◆ TASK DETAILS
Once every line below has been checked for "kind", give only the number of lines that have it.

☆ ☆ ☆

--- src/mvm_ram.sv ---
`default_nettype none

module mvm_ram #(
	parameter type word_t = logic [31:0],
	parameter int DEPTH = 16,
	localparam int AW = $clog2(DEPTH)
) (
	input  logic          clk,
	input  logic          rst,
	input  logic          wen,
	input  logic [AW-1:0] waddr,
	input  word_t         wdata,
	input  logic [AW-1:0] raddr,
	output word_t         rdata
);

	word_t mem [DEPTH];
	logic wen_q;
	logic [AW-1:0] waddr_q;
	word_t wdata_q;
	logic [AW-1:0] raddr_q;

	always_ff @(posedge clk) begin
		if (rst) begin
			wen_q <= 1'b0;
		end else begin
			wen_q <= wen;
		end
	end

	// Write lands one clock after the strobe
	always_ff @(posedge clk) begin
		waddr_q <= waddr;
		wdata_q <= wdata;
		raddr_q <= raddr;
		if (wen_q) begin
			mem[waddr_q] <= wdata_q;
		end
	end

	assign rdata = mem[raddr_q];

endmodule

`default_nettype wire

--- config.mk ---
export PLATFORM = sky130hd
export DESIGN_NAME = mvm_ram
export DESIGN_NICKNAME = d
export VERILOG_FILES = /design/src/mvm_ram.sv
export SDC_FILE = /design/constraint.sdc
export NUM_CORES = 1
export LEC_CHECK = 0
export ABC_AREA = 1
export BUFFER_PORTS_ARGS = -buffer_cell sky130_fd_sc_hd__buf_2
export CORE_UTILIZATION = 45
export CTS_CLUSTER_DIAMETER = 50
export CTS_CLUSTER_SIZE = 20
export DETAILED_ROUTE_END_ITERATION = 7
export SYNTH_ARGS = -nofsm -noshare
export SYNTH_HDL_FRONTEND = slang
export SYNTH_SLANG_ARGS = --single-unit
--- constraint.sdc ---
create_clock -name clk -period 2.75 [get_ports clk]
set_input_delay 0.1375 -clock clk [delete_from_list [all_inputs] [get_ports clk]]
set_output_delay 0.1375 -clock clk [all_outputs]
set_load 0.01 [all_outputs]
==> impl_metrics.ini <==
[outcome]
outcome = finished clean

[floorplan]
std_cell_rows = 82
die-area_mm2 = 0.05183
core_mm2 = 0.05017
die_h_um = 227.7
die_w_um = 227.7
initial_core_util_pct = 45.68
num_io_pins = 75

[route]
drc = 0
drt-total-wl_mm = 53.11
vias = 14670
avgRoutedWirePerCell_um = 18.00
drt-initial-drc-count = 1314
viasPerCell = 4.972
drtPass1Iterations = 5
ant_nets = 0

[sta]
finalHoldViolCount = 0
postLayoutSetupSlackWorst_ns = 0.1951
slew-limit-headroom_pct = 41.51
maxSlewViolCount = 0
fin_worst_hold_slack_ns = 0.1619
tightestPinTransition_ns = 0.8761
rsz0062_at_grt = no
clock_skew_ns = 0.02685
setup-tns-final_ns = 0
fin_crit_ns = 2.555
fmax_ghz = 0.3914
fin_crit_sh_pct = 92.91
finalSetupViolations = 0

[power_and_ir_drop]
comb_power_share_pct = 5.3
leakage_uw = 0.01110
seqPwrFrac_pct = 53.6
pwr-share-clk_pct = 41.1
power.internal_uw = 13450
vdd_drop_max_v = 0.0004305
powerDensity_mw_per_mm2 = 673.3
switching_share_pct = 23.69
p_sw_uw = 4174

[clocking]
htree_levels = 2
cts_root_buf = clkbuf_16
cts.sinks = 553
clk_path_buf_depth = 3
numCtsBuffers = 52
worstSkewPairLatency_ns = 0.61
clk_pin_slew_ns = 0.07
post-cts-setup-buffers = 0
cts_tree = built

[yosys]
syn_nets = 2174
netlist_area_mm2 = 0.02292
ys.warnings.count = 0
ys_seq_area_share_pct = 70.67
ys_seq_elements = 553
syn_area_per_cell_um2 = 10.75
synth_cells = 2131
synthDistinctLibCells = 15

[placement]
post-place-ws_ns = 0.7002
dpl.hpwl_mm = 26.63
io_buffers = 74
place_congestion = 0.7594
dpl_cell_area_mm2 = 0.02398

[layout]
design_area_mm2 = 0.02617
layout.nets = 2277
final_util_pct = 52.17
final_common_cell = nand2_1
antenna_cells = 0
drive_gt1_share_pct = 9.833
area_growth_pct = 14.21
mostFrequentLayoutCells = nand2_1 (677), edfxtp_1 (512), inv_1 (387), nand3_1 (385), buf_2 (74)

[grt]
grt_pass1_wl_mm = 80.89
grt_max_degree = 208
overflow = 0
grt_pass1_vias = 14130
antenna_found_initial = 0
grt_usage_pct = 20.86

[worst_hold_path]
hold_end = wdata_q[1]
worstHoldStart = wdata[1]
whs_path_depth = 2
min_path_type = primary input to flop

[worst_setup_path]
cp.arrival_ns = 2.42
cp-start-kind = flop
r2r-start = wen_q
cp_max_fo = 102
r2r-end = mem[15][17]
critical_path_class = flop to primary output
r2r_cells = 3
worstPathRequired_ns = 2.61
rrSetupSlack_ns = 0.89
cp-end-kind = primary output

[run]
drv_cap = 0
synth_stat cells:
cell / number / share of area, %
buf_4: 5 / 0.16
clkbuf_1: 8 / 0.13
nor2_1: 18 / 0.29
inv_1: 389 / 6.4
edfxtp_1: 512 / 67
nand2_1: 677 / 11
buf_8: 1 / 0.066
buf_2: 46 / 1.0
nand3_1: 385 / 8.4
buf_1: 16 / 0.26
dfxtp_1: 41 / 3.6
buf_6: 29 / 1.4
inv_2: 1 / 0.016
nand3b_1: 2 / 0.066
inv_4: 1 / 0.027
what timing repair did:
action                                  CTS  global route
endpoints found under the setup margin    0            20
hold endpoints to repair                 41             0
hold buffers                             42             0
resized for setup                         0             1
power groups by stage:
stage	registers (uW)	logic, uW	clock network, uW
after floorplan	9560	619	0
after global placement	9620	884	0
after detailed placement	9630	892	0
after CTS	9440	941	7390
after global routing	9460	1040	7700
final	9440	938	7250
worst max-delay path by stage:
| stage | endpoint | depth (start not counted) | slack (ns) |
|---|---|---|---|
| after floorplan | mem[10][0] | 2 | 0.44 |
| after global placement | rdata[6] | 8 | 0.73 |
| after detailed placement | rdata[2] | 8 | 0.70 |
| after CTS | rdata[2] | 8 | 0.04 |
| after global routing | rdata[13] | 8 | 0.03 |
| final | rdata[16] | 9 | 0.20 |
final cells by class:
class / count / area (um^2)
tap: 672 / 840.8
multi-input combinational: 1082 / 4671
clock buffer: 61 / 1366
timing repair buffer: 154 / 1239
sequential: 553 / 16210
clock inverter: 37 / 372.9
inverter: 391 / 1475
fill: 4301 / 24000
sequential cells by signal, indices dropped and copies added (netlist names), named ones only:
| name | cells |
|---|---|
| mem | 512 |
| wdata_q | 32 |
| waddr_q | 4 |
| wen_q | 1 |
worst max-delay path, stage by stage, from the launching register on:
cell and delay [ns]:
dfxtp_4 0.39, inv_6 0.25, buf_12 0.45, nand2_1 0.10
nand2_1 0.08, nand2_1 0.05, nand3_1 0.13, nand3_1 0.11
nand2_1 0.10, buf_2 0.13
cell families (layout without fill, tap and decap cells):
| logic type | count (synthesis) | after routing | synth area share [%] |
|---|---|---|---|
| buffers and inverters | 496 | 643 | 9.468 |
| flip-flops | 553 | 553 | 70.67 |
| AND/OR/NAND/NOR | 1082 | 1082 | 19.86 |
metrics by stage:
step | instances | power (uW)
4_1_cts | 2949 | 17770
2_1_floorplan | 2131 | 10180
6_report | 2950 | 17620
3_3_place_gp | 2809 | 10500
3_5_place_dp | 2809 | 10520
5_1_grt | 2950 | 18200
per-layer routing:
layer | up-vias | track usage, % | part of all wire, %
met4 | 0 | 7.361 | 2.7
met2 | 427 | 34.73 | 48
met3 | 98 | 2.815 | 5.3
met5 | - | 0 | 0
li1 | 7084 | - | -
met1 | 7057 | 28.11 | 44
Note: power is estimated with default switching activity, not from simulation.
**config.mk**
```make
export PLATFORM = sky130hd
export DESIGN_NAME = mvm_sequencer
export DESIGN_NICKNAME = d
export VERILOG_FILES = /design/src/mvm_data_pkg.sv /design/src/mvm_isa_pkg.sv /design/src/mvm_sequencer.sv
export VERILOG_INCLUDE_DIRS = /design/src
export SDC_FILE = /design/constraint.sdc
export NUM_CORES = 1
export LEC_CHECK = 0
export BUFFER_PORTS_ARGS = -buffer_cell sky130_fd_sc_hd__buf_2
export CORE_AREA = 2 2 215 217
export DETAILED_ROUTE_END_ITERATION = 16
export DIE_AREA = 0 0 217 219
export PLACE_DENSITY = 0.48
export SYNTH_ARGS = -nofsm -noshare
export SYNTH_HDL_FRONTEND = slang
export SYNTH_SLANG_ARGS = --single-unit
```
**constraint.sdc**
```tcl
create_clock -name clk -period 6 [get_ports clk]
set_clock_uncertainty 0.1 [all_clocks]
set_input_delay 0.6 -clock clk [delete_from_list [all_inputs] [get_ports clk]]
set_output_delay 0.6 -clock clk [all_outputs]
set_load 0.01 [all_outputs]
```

☆ ☆ ☆

◆ RESPONSE
2